Work required: In the listing below, the answer starts at the line that has "A11 B1 Y11,1" and stops after the line that has "to,register exp1[9] (data pin)"; please repeat that part exactly and nothing more.

Available data:
.....

`src/rtl/mux_sel_sequencer.sv`:
```
// Round-robin select/enable sequencer for a 2:1 pass-transistor mux.
// Each slot holds its grant for DWELL cycles; a select change is preceded by GUARD dead cycles.
module mux_sel_sequencer #(
    parameter int unsigned DWELL = 4,
    parameter int unsigned GUARD = 1,
    parameter int unsigned CW    = 4
) (
    input  logic clk,
    input  logic rst_n,
    input  logic req0,
    input  logic req1,
    output logic sel,
    output logic en,
    output logic gnt0,
    output logic gnt1,
    output logic slot_done,
    output logic busy
);

    localparam logic [CW-1:0] DWELL_LAST = CW'(DWELL - 1);
    localparam logic [CW-1:0] GUARD_LAST = CW'(GUARD - 1);
    localparam logic [CW-1:0] CNT_ONE    = CW'(1);

    typedef enum logic [1:0] {
        S_IDLE  = 2'd0,
        S_GUARD = 2'd1,
        S_DWELL = 2'd2
    } state_e;

    state_e        state_q, state_d;
    logic [CW-1:0] cnt_q, cnt_d;
    logic          sel_q, sel_d;
    logic          last_q, last_d;
    logic          en_q, en_d;
    logic          gnt0_q, gnt0_d;
    logic          gnt1_q, gnt1_d;
    logic          done_q, done_d;
    logic          busy_q, busy_d;
    logic          arb;
    logic          target;

    // Next-state logic; outputs are derived from the next state so they register with it
    always_comb begin
        state_d = state_q;
        cnt_d   = cnt_q;
        sel_d   = sel_q;
        last_d  = last_q;
        arb     = 1'b0;
        target  = 1'b0;

        case (state_q)
            S_IDLE: arb = 1'b1;
            S_GUARD: begin
                if (cnt_q == '0) begin
                    state_d = S_DWELL;
                    cnt_d   = DWELL_LAST;
                end else begin
                    cnt_d = cnt_q - CNT_ONE;
                end
            end
            S_DWELL: begin
                if (cnt_q == '0) begin
                    last_d = sel_q;
                    arb    = 1'b1;
                end else begin
                    cnt_d = cnt_q - CNT_ONE;
                end
            end
            default: begin
                state_d = S_IDLE;
                cnt_d   = '0;
            end
        endcase

        // Tie-break uses the just-updated last_served so back-to-back slots alternate
        if (arb) begin
            if (!req0 && !req1) begin
                state_d = S_IDLE;
                cnt_d   = '0;
            end else begin
                target = (req0 && req1) ? ~last_d : req1;
                if (target == sel_q) begin
                    state_d = S_DWELL;
                    cnt_d   = DWELL_LAST;
                end else begin
                    sel_d   = target;
                    state_d = S_GUARD;
                    cnt_d   = GUARD_LAST;
                end
            end
        end

        en_d   = (state_d == S_DWELL);
        gnt0_d = en_d & ~sel_d;
        gnt1_d = en_d & sel_d;
        done_d = en_d && (cnt_d == '0);
        busy_d = (state_d != S_IDLE);
    end

    always_ff @(posedge clk or negedge rst_n) begin
        if (!rst_n) begin
            state_q <= S_IDLE;
            cnt_q   <= '0;
            sel_q   <= 1'b0;
            last_q  <= 1'b1;
            en_q    <= 1'b0;
            gnt0_q  <= 1'b0;
            gnt1_q  <= 1'b0;
            done_q  <= 1'b0;
            busy_q  <= 1'b0;
        end else begin
            state_q <= state_d;
            cnt_q   <= cnt_d;
            sel_q   <= sel_d;
            last_q  <= last_d;
            en_q    <= en_d;
            gnt0_q  <= gnt0_d;
            gnt1_q  <= gnt1_d;
            done_q  <= done_d;
            busy_q  <= busy_d;
        end
    end

    assign sel       = sel_q;
    assign en        = en_q;
    assign gnt0      = gnt0_q;
    assign gnt1      = gnt1_q;
    assign slot_done = done_q;
    assign busy      = busy_q;

endmodule

```
$ cat src/rtl/ddr_refresh_ctrl.sv
// rtl/ddr_refresh_ctrl.sv - tREFI/tRFC refresh scheduler with postpone tracking and urgent escalation
// Optional refresh pull-in when idle: define OPENDDR_REF_PULLIN_EN.
module ddr_refresh_ctrl
  import openddr_pkg::*;
#(
  parameter int REFI          = tREFI,
  parameter int RFC           = tRFC,
  parameter int MAX_POSTPONE  = REF_MAX_POSTPONE,
  parameter int URGENT_THRESH = 4
) (
  input  logic               clk,
  input  logic               rst,
  ddr_refresh_ctrl_if.slave  bus
);
  localparam int            PW       = $clog2(MAX_POSTPONE + 1);
  localparam int            RW       = $clog2(RFC);
  localparam logic [PW-1:0] MAX_P    = PW'(MAX_POSTPONE);
  localparam logic [PW-1:0] THRESH   = PW'(URGENT_THRESH);
  localparam logic [RW-1:0] RFC_LOAD = RW'(RFC - 1);

  ref_state_t    state_q, state_d;
  logic [PW-1:0] pending_q, pending_d;
  logic [RW-1:0] rfc_q, rfc_d;
  logic          err_q, err_d;
  logic          prea_q, prea_d;
  logic          tick;
  logic          ack_ok;

  ddr_ref_interval_timer #(.PERIOD(REFI)) u_timer (
    .clk    (clk),
    .rst    (rst),
    .en_i   (bus.init_done),
    .tick_o (tick)
  );

  assign ack_ok = (state_q == REF_REQ) && bus.ref_ack && bus.banks_idle;

`ifdef OPENDDR_REF_PULLIN_EN
  logic [PW-1:0] pulled_q, pulled_d;
`else
  logic unused_sched_idle;
  assign unused_sched_idle = bus.sched_idle;
`endif

  // A tick and an accepted ack in the same cycle cancel out.
  always_comb begin
    pending_d = pending_q;
    err_d     = err_q;
`ifdef OPENDDR_REF_PULLIN_EN
    pulled_d  = pulled_q;
`endif
    if (!(tick && ack_ok)) begin
      if (tick) begin
`ifdef OPENDDR_REF_PULLIN_EN
        if (pulled_q != '0)          pulled_d  = pulled_q - 1'b1;
        else if (pending_q == MAX_P) err_d     = 1'b1;
        else                         pending_d = pending_q + 1'b1;
`else
        if (pending_q == MAX_P) err_d     = 1'b1;
        else                    pending_d = pending_q + 1'b1;
`endif
      end else if (ack_ok) begin
        if (pending_q != '0) pending_d = pending_q - 1'b1;
`ifdef OPENDDR_REF_PULLIN_EN
        else if (pulled_q != MAX_P) pulled_d = pulled_q + 1'b1;
`endif
      end
    end
  end

  always_comb begin
    state_d = state_q;
    rfc_d   = rfc_q;
    unique case (state_q)
      REF_IDLE: begin
        if (pending_q != '0) state_d = REF_REQ;
`ifdef OPENDDR_REF_PULLIN_EN
        else if (bus.sched_idle && bus.banks_idle && (pulled_q != MAX_P)) state_d = REF_REQ;
`endif
      end
      REF_REQ: begin
        if (ack_ok) begin
          state_d = REF_RFC;
          rfc_d   = RFC_LOAD;
        end
      end
      REF_RFC: begin
        if (rfc_q == '0) state_d = (pending_d != '0) ? REF_REQ : REF_IDLE;
        else             rfc_d   = rfc_q - 1'b1;
      end
      default: state_d = REF_IDLE;
    endcase
    // Registered so prea_req never follows banks_idle combinationally.
    prea_d = (state_d == REF_REQ) && (pending_d >= THRESH) && !bus.banks_idle;
  end

  always_ff @(posedge clk) begin
    if (rst) begin
      state_q   <= REF_IDLE;
      pending_q <= '0;
      rfc_q     <= '0;
      err_q     <= 1'b0;
      prea_q    <= 1'b0;
    end else begin
      state_q   <= state_d;
      pending_q <= pending_d;
      rfc_q     <= rfc_d;
      err_q     <= err_d;
      prea_q    <= prea_d;
    end
  end

`ifdef OPENDDR_REF_PULLIN_EN
  always_ff @(posedge clk) begin
    if (rst) pulled_q <= '0;
    else     pulled_q <= pulled_d;
  end
`endif

  assign bus.ref_req      = (state_q == REF_REQ);
  assign bus.ref_busy     = (state_q == REF_RFC);
  assign bus.ref_urgent   = (state_q == REF_REQ) && (pending_q >= THRESH);
  assign bus.prea_req     = prea_q;
  assign bus.pending      = pending_q;
  assign bus.err_overflow = err_q;
endmodule
$ cat src/flat_wrapper.sv
// flat-port wrapper written by rule: the top's interface ports become plain ports
module ddr_refresh_ctrl_flat import openddr_pkg::*;
#(
  parameter int REFI          = tREFI,
  parameter int RFC           = tRFC,
  parameter int MAX_POSTPONE  = REF_MAX_POSTPONE,
  parameter int URGENT_THRESH = 4
)
  (clk, rst, bus_init_done, bus_banks_idle, bus_sched_idle, bus_ref_ack, bus_ref_req, bus_ref_urgent, bus_prea_req, bus_ref_busy, bus_pending, bus_err_overflow);
  ddr_refresh_ctrl_if #(.MAX_POSTPONE(MAX_POSTPONE)) bus_i ();
  input  logic clk;
  input  logic rst;
  input wire logic [$bits(bus_i.init_done)-1:0] bus_init_done;
  input wire logic [$bits(bus_i.banks_idle)-1:0] bus_banks_idle;
  input wire logic [$bits(bus_i.sched_idle)-1:0] bus_sched_idle;
  input wire logic [$bits(bus_i.ref_ack)-1:0] bus_ref_ack;
  output wire logic [$bits(bus_i.ref_req)-1:0] bus_ref_req;
  output wire logic [$bits(bus_i.ref_urgent)-1:0] bus_ref_urgent;
  output wire logic [$bits(bus_i.prea_req)-1:0] bus_prea_req;
  output wire logic [$bits(bus_i.ref_busy)-1:0] bus_ref_busy;
  output wire logic [$bits(bus_i.pending)-1:0] bus_pending;
  output wire logic [$bits(bus_i.err_overflow)-1:0] bus_err_overflow;
  assign bus_i.init_done = bus_init_done;
  assign bus_i.banks_idle = bus_banks_idle;
  assign bus_i.sched_idle = bus_sched_idle;
  assign bus_i.ref_ack = bus_ref_ack;
  assign bus_ref_req = bus_i.ref_req;
  assign bus_ref_urgent = bus_i.ref_urgent;
  assign bus_prea_req = bus_i.prea_req;
  assign bus_ref_busy = bus_i.ref_busy;
  assign bus_pending = bus_i.pending;
  assign bus_err_overflow = bus_i.err_overflow;
  ddr_refresh_ctrl #(.REFI(REFI), .RFC(RFC), .MAX_POSTPONE(MAX_POSTPONE), .URGENT_THRESH(URGENT_THRESH)) u_core (.clk(clk), .rst(rst), .bus(bus_i));
endmodule
==> src/rtl/normalizador_pipe.sv <==
// Pipelined normaliser/rounder for raw FPU add and multiply results.
// Four register levels: capture/select, normalise, round, then pack/saturate into the output register.
module normalizador_pipe #(
    parameter int EXP_W = 8,
    parameter int MAN_W = 23,
    parameter int MUL_W = 2*(MAN_W+1),
    parameter int SUM_W = MAN_W+4
) (
    input  logic                   clk,
    input  logic                   rst_n,
    input  logic                   in_valid,
    output logic                   in_ready,
    input  logic                   op_input,
    input  logic                   signo_mul,
    input  logic                   signo_sum,
    input  logic [EXP_W+1:0]       exp_mul,
    input  logic [EXP_W+1:0]       exp_sum,
    input  logic [MUL_W-1:0]       producto,
    input  logic [SUM_W-1:0]       suma_resul,
    input  logic                   sum_sticky,
    input  logic [1:0]             rnd_mode,
    output logic                   out_valid,
    input  logic                   out_ready,
    output logic [EXP_W+MAN_W:0]   resultado,
    output logic [3:0]             flags
);

    localparam int EW    = EXP_W + 3;
    localparam int LZ_W  = $clog2(MUL_W);
    localparam int G_POS = MUL_W - MAN_W - 3;

    localparam logic signed [EW-1:0] EXP_ONE  = EW'(1);
    localparam logic signed [EW-1:0] EXP_ZERO = EW'(0);
    localparam logic signed [EW-1:0] EXP_OVF  = EW'(2**EXP_W - 1);
    localparam logic [EXP_W-1:0]     EXP_MAXF = EXP_W'(2**EXP_W - 2);

    localparam logic [1:0] RNE = 2'b00;
    localparam logic [1:0] RTZ = 2'b01;
    localparam logic [1:0] RUP = 2'b10;
    localparam logic [1:0] RDN = 2'b11;

    function automatic logic [LZ_W-1:0] lzc(input logic [MUL_W-2:0] v);
        logic [LZ_W-1:0] n;
        n = LZ_W'(MUL_W - 1);
        for (int i = 0; i < MUL_W-1; i++) begin
            if (v[i]) n = LZ_W'(MUL_W - 2 - i);
        end
        return n;
    endfunction

    logic adv;
    assign adv      = ~out_valid | out_ready;
    assign in_ready = adv;

    // Sums are aligned to the product format so both share one datapath.
    // Product low bits stay in the significand and fold into sticky after normalisation.
    logic                   sel_sign;
    logic signed [EW-1:0]   sel_exp;
    logic [MUL_W-1:0]       sel_sig;
    logic                   sel_sticky;

    always_comb begin
        sel_sign   = signo_sum;
        sel_exp    = {exp_sum[EXP_W+1], exp_sum};
        sel_sig    = {suma_resul, {(MUL_W-SUM_W){1'b0}}};
        sel_sticky = sum_sticky;
        if (op_input) begin
            sel_sign   = signo_mul;
            sel_exp    = {exp_mul[EXP_W+1], exp_mul};
            sel_sig    = producto;
            sel_sticky = 1'b0;
        end
    end

    logic                   v0, sign0, sticky0, zero0;
    logic signed [EW-1:0]   exp0;
    logic [MUL_W-1:0]       sig0;
    logic [1:0]             mode0;

    always_ff @(posedge clk) begin
        if (!rst_n) begin
            v0 <= 1'b0;
        end else if (adv) begin
            v0      <= in_valid;
            sign0   <= sel_sign;
            exp0    <= sel_exp;
            sig0    <= sel_sig;
            sticky0 <= sel_sticky;
            zero0   <= (sel_sig == '0);
            mode0   <= rnd_mode;
        end
    end

    logic [LZ_W-1:0]        lz;
    logic [MUL_W-2:0]       norm_sig;
    logic signed [EW-1:0]   norm_exp;
    logic                   norm_sticky;

    always_comb begin
        lz          = lzc(sig0[MUL_W-2:0]);
        norm_sig    = sig0[MUL_W-2:0] << lz;
        norm_exp    = exp0 - EW'(lz);
        norm_sticky = sticky0;
        if (sig0[MUL_W-1]) begin
            norm_sig    = sig0[MUL_W-1:1];
            norm_exp    = exp0 + EXP_ONE;
            norm_sticky = sticky0 | sig0[0];
        end
    end

    logic                   v1, sign1, sticky1, zero1;
    logic signed [EW-1:0]   exp1;
    logic [MUL_W-2:0]       sig1;
    logic [1:0]             mode1;

    always_ff @(posedge clk) begin
        if (!rst_n) begin
            v1 <= 1'b0;
        end else if (adv) begin
            v1      <= v0;
            sign1   <= sign0;
            exp1    <= norm_exp;
            sig1    <= norm_sig;
            sticky1 <= norm_sticky;
            zero1   <= zero0;
            mode1   <= mode0;
        end
    end

    logic [MAN_W:0]         man_full;
    logic                   lsb, g, r, s, rnd_up, carry;
    logic [MAN_W-1:0]       man_rnd;
    logic signed [EW-1:0]   exp_rnd;

    always_comb begin
        man_full = sig1[MUL_W-2 -: MAN_W+1];
        lsb      = sig1[G_POS+1];
        g        = sig1[G_POS];
        r        = sig1[G_POS-1];
        s        = (|sig1[G_POS-2:0]) | sticky1;
        rnd_up   = 1'b0;
        case (mode1)
            RNE:     rnd_up = g & (r | s | lsb);
            RTZ:     rnd_up = 1'b0;
            RUP:     rnd_up = ~sign1 & (g | r | s);
            RDN:     rnd_up = sign1 & (g | r | s);
            default: rnd_up = 1'b0;
        endcase
        // An all-ones significand wraps to 1.0 and bumps the exponent.
        carry   = rnd_up & (&man_full);
        man_rnd = rnd_up ? (man_full[MAN_W-1:0] + MAN_W'(1)) : man_full[MAN_W-1:0];
        exp_rnd = exp1 + {{(EW-1){1'b0}}, carry};
    end

    logic                   v2, sign2, inexact2, zero2;
    logic signed [EW-1:0]   exp2;
    logic [MAN_W-1:0]       man2;
    logic [1:0]             mode2;

    always_ff @(posedge clk) begin
        if (!rst_n) begin
            v2 <= 1'b0;
        end else if (adv) begin
            v2       <= v1;
            sign2    <= sign1;
            exp2     <= exp_rnd;
            man2     <= man_rnd;
            inexact2 <= g | r | s;
            zero2    <= zero1;
            mode2    <= mode1;
        end
    end

    logic [EXP_W+MAN_W:0]   res_pk, res_inf, res_maxf;
    logic [3:0]             fl_pk;

    always_comb begin
        res_inf  = {sign2, {EXP_W{1'b1}}, {MAN_W{1'b0}}};
        res_maxf = {sign2, EXP_MAXF, {MAN_W{1'b1}}};
        res_pk   = {sign2, exp2[EXP_W-1:0], man2};
        fl_pk    = {2'b00, inexact2, 1'b0};
        if (zero2) begin
            res_pk = {sign2, {(EXP_W+MAN_W){1'b0}}};
            fl_pk  = 4'b0001;
        end else if (exp2 >= EXP_OVF) begin
            fl_pk = 4'b1010;
            case (mode2)
                RNE:     res_pk = res_inf;
                RUP:     res_pk = sign2 ? res_maxf : res_inf;
                RDN:     res_pk = sign2 ? res_inf : res_maxf;
                default: res_pk = res_maxf;
            endcase
        end else if (exp2 <= EXP_ZERO) begin
            res_pk = {sign2, {(EXP_W+MAN_W){1'b0}}};
            fl_pk  = {1'b0, 1'b1, inexact2, 1'b1};
        end
    end

    always_ff @(posedge clk) begin
        if (!rst_n) begin
            out_valid <= 1'b0;
            resultado <= '0;
            flags     <= '0;
        end else if (adv) begin
            out_valid <= v2;
            if (v2) begin
                resultado <= res_pk;
                flags     <= fl_pk;
            end
        end
    end

endmodule

==> config.mk <==
export PLATFORM = sky130hd
export DESIGN_NAME = normalizador_pipe
export DESIGN_NICKNAME = d
export VERILOG_FILES = /design/src/rtl/normalizador_pipe.sv
export SDC_FILE = /design/constraint.sdc
export NUM_CORES = 1
export LEC_CHECK = 0
export CAP_MARGIN = 20
export CELL_PAD_IN_SITES_DETAIL_PLACEMENT = 1
export CELL_PAD_IN_SITES_GLOBAL_PLACEMENT = 1
export CORE_UTILIZATION = 41
export CTS_BUF_LIST = sky130_fd_sc_hd__clkbuf_16
export DETAILED_ROUTE_END_ITERATION = 7
export HOLD_SLACK_MARGIN = 0.02
export PLACE_DENSITY = 0.77
export SYNTH_ARGS = -nofsm -noshare
export SYNTH_HDL_FRONTEND = slang
export SYNTH_SLANG_ARGS = --single-unit
==> constraint.sdc <==
create_clock -name clk -period 5.7 [get_ports clk]
set_input_delay 1.425 -clock clk [delete_from_list [all_inputs] [get_ports clk]]
set_output_delay 1.425 -clock clk [all_outputs]
set_load 0.01 [all_outputs]
# == After elaboration in Yosys (flattened, before gate mapping) ==
# Cells that the tools add are included.
# totals
reg_bits,206
in_bits,105
out_inout_bits,38
# classes
n_addsub,4
magnitude_cmp,2
eq_ne,5
n_shift,1
mux,64
bitwise,13
n_reduce_logical,7
# ops
op,count
$mux W6,46
$mux W32,4
$pmux W32 S3,1
$logic_not A48 Y1,1
$mux W48,1
$shl A47 B6 Y47,1
$mux W46,1
$mux W31,1
$reduce_and A24 Y1,1
$add A23 B1 Y23 const B,1
$mux W23,1
$mux W11,2
$reduce_or A21 Y1,1
$add A11 B1 Y11,1
$add A11 B2 Y11 const B,1
$ge A11 B9 Y1 const B,1
$le A11 B1 Y1 const B,1
$sub A11 B6 Y11,1
$eq A2 B2 Y1 const B,4
$mux W4,2
$or A1 B1 Y1,7
$and A1 B1 Y1,4
$logic_not A2 Y1,2
$pmux W1 S4,1
other kinds (5),9

# == Longest topological paths before layout ==
# logic_depth
word_depth,49
ltp_mapped,21

# == Worst setup path after synthesis ==
# No wires, ideal clock.
# synth_path
path_kind,input port to flip-flop
from,input port out_ready
to,"register exp0[0], enable pin"
setup_time_ps,544
arrival_ps,5652
required_time_ps,5156
slack_ps,-496
cell_stages,3
path_buffers,1
path_cell_list,nand2b_1 > clkbuf_1 > and2_1
# synth_via
elab_chain_cells,2
# synth_lines
element,line,rtl
start: declaration,23,"input logic out_ready,"
$or A1 B1 Y1,52,assign adv = ~out_valid | out_ready;
via in_ready,12,"output logic in_ready,"
$reduce_and A2 Y1 (no line),--,
end signal: assignment,86,exp0 <= sel_exp;
end: declaration,76,logic signed [EW-1:0] exp0;
# The timed path passes the listed nets, and every way through them passes these cells.
# A chain may end at the register's enable or synchronous reset.

# == Worst setup path after layout ==
# layout_path
from,register sig0[45]
to,register exp1[9] (data pin)
# layout_via
elab_chain_cells,4
# layout_lines
element,line,rtl
start: declaration,77,logic [MUL_W-1:0] sig0;
start signal: assignment,87,sig0 <= sel_sig;
$mux W6 (2 in a row),46,if (v[i]) n = LZ_W'(MUL_W - 2 - i);
$sub A11 B6 Y11,102,norm_exp = exp0 - EW'(lz);
$mux W11,104,if (sig0[MUL_W-1]) begin
via norm_exp[9],96,logic signed [EW-1:0] norm_exp;
end signal: assignment,122,exp1 <= norm_exp;
end: declaration,112,logic signed [EW-1:0] exp1;
# The timed path passes the listed nets, and every way through them passes these cells.

==> impl_metrics.toml <==
[outcome]
outcome = "finished, final reports clean"

[drt]
drtIter0Drc = 869
viasPerCell = 6.113
wl_met3_um = 3191
ant_nets = 0
wl_met1_um = 18030
dr.pass1.iters = 8
drc = 0
wl_met2_um = 20340
wirelength_um = 43340
detail_route.wl_per_cell_um = 23.98
top_layer = "met4"
vias = 11047

[floorplan]
coreArea_um2 = 31560
die_area_um2 = 32770
initial_core_util_pct = 41.64
placementRows = 65
die_y_um = 181.0
io-pin-count = 143
die_w_um = 181.0

[run]
maxCapViolations = 0

[clock_network]
h-tree-depth = 1
clockRootBuffer = "clkbuf_16"
path_clk_slew_ps = 60
clockBufferDepth = 3
cts_resized = 0
postCtsSetupBuffers = 0
numCtsBuffers = 23
worstSkewPairLatency_ps = 520
hold_buffers = 0
cts_tree = "done"
cts.sink_count = 205

[yosys]
syn_inst = 1306
synthArstFlopShare_pct = 0
synth-edff-count = 165
synth_xor_area_share_pct = 2.800
ys_warn_count = 0
yosysUniqueCellTypes = 89
synth_nets = 1422
syn-cell-area_um2 = 13140
seq_area_frac_synth_pct = 43.81
synth_fa_ha_area_share_pct = 1.105
synth_area_leaders = "edfxtp_1, mux2i_1, dfxtp_1"
synth_flop_cell = "edfxtp_1"
ys_ff_latch = 205
synth.top_cell.area_share_pct = 37.71
synth_area_leader_cell = "edfxtp_1"
muxShareOfSynthArea_pct = 15.58
synth_simple_gate_area_share_pct = 16.13
synth_top_family_by_area = "simple AND/OR/NAND/NOR gates"
syn_avg_cell_area_um2 = 10.06
synth_compound_area_share_pct = 15.77

[place]
portBuffers = 142
place_inst = 1762
gp_congestion = 0.9514
hpwlAfterDp_um = 32120

[worst_setup_path]
cp-end-kind = "flip-flop"
r2r_end = "exp1[9]"
endpoint = "exp1[9]"
path_class = "flip-flop to flip-flop"
worstPathArrival_ps = 4970
reg2reg_depth = 15
ff2ff_setup_slack_ps = 990
cp_max_fo = 29
cp.required_ps = 5960
worstSetupStartpointType = "flip-flop"
rr_startpoint = "sig0[45]"
startpoint = "sig0[45]"

[power_and_ir_drop]
ir_drop_v = 0.0001962
fin_total_pwr_w = 0.003991
p_leak_nw = 5.618
powerDensity_nw_per_um2 = 258.2

[min_path]
hp-class = "flip-flop to flip-flop"

[finish]
layout-drive-gt1-share_pct = 11.11
syn_to_final_growth_pct = 17.66
fin_nets = 1503
final_cells = 1807

[timing]
fmax_ghz = 0.2125
tns_ps = 0
slew_headroom_pct = 36.88
holdWs_ps = 423.1
worst_clock_skew_ps = 11.77
rsz0062_at_grt = "false"
post-route-period-util_pct = 82.57
fin_crit_ps = 4707
worst-slew-pin-transition_ps = 938.1
maxSlewViolCount = 0
hold_violations = 0
setup_viol = 0

[global_routing]
grt_overflow = 0
antenna_found_initial = 0
grt_pass1_vias = 11232
grt_pass1_wl_um = 66520
gr-usage-all-layers_pct = 26.21
grt_max_degree = 166
==> final cells by class <==
cell class / count / area, µm²
Fill cell: 3457 / 16100
Multi-Input combinational cell: 957 / 6770
Sequential cell: 205 / 5756
Timing Repair Buffer: 165 / 1613
Clock buffer: 24 / 600.6
Tap cell: 402 / 503.0
Inverter: 35 / 136.4
Clock inverter: 18 / 77.57
Antenna cell: 1 / 2.502
==> worst min-delay path by stage <==
stage | start | end | slack [ps] | cells past startpoint
finish | zero1 | zero2 | 420 | 0
global route | zero1 | zero2 | 440 | 0
CTS | zero1 | zero2 | 420 | 0
detailed placement | zero1 | zero2 | 410 | 0
global placement | zero1 | zero2 | 410 | 0
floorplan | mode0[0] | mode1[0] | 400 | 0
==> placed cells by master (no fill, tap or decap), drive strengths merged, types with 49 or more instances in the layout <==
cell type / instances
a21oi: 76
nor2: 56
o21ai: 76
inv: 52
clkdlybuf4s50: 141
edfxtp: 165
nand2: 142
mux2i: 110
and2: 49
mux2: 56
==> state kept, by name, summed over array words and instances, names as in the netlist, 2 cells and up <==
register,flops
mode2,2
resultado,32
exp0,10
sig0,48
exp2,11
sig1,47
flags,4
mode0,2
mode1,2
exp1,11
man2,23
==> layer usage <==
metal / global-route usage, % / up-vias
met1: 33.12 / 5376
met2: 44.29 / 512
met5: 0 / -
met4: 10.07 / 0
met3: 5.039 / 103
li1: - / 5056
==> critical path, cell delays in order, from the launching register on <==
cell and delay (ps):
edfxtp_1 560, nor4_2 750, nand3_1 270, a31oi_1 210, or2_2 690, inv_2 80, ha_1 340, o21ai_0 130
a21boi_0 160, o21ai_0 170, nand2b_1 80, and2_1 170, or4_1 430, nor3_1 160, a31oi_1 80, xnor2_1 150
==> report_power, final <==
| group | total (W) | switching, W | internal (W) | leakage [nW] |
|---|---|---|---|---|
| Combinational | 0.000793 | 0.000458 | 0.000335 | 3.29 |
| Sequential | 0.00187 | 0.000114 | 0.00175 | 1.94 |
| Clock | 0.00133 | 0.000577 | 0.000757 | 0.385 |
==> logic make-up (layout without fill, tap and decap cells) <==
| logic type | Yosys count | count (layout) |
|---|---|---|
| AND/OR/NAND/NOR | 418 | 418 |
| XOR/XNOR | 42 | 42 |
| flip-flops | 205 | 205 |
| multiplexers | 180 | 180 |
| adder cells (fa/ha/maj) | 11 | 11 |
| AO/OA/AOI/OAI | 306 | 306 |
| buffers and inverters | 144 | 242 |
| other | 0 | 1 |
==> metrics by stage <==
step | utilization [%] | area (µm²) | setup WS (ps)
after floorplan | - | 13140 | 1327
after global placement | 46.75 | 14750 | 1171
after CTS | 48.90 | 15430 | 1086
after global routing | 48.98 | 15460 | 764.8
after detailed placement | 46.75 | 14750 | 1060
final | 48.99 | 15460 | 993.4
==> Yosys cell counts, types with 7 or more instances <==
library cell,number
dfxtp_1,40
a211oi_1,7
a21oi_1,75
nand2_1,140
inv_1,30
a22oi_1,12
a31oi_1,11
mux2i_1,110
nand4_1,14
edfxtp_1,165
o211ai_1,13
o31ai_1,11
a21boi_0,11
and2_1,49
clkbuf_1,66
nor2b_1,14
buf_4,10
nor3_1,40
nor2_1,56
xnor2_1,28
mux4_2,14
nand3_1,27
buf_1,9
mux2_2,56
o22ai_1,11
buf_2,21
nand2b_1,7
ha_1,10
xor2_1,14
and3_1,16
nor4_1,28
o21ai_0,75
Power figures use the tool's default switching activity.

.....

Completed task:
$add A11 B1 Y11,1
$add A11 B2 Y11 const B,1
$ge A11 B9 Y1 const B,1
$le A11 B1 Y1 const B,1
$sub A11 B6 Y11,1
$eq A2 B2 Y1 const B,4
$mux W4,2
$or A1 B1 Y1,7
$and A1 B1 Y1,4
$logic_not A2 Y1,2
$pmux W1 S4,1
other kinds (5),9

# == Longest topological paths before layout ==
# logic_depth
word_depth,49
ltp_mapped,21

# == Worst setup path after synthesis ==
# No wires, ideal clock.
# synth_path
path_kind,input port to flip-flop
from,input port out_ready
to,"register exp0[0], enable pin"
setup_time_ps,544
arrival_ps,5652
required_time_ps,5156
slack_ps,-496
cell_stages,3
path_buffers,1
path_cell_list,nand2b_1 > clkbuf_1 > and2_1
# synth_via
elab_chain_cells,2
# synth_lines
element,line,rtl
start: declaration,23,"input logic out_ready,"
$or A1 B1 Y1,52,assign adv = ~out_valid | out_ready;
via in_ready,12,"output logic in_ready,"
$reduce_and A2 Y1 (no line),--,
end signal: assignment,86,exp0 <= sel_exp;
end: declaration,76,logic signed [EW-1:0] exp0;
# The timed path passes the listed nets, and every way through them passes these cells.
# A chain may end at the register's enable or synchronous reset.

# == Worst setup path after layout ==
# layout_path
from,register sig0[45]
to,register exp1[9] (data pin)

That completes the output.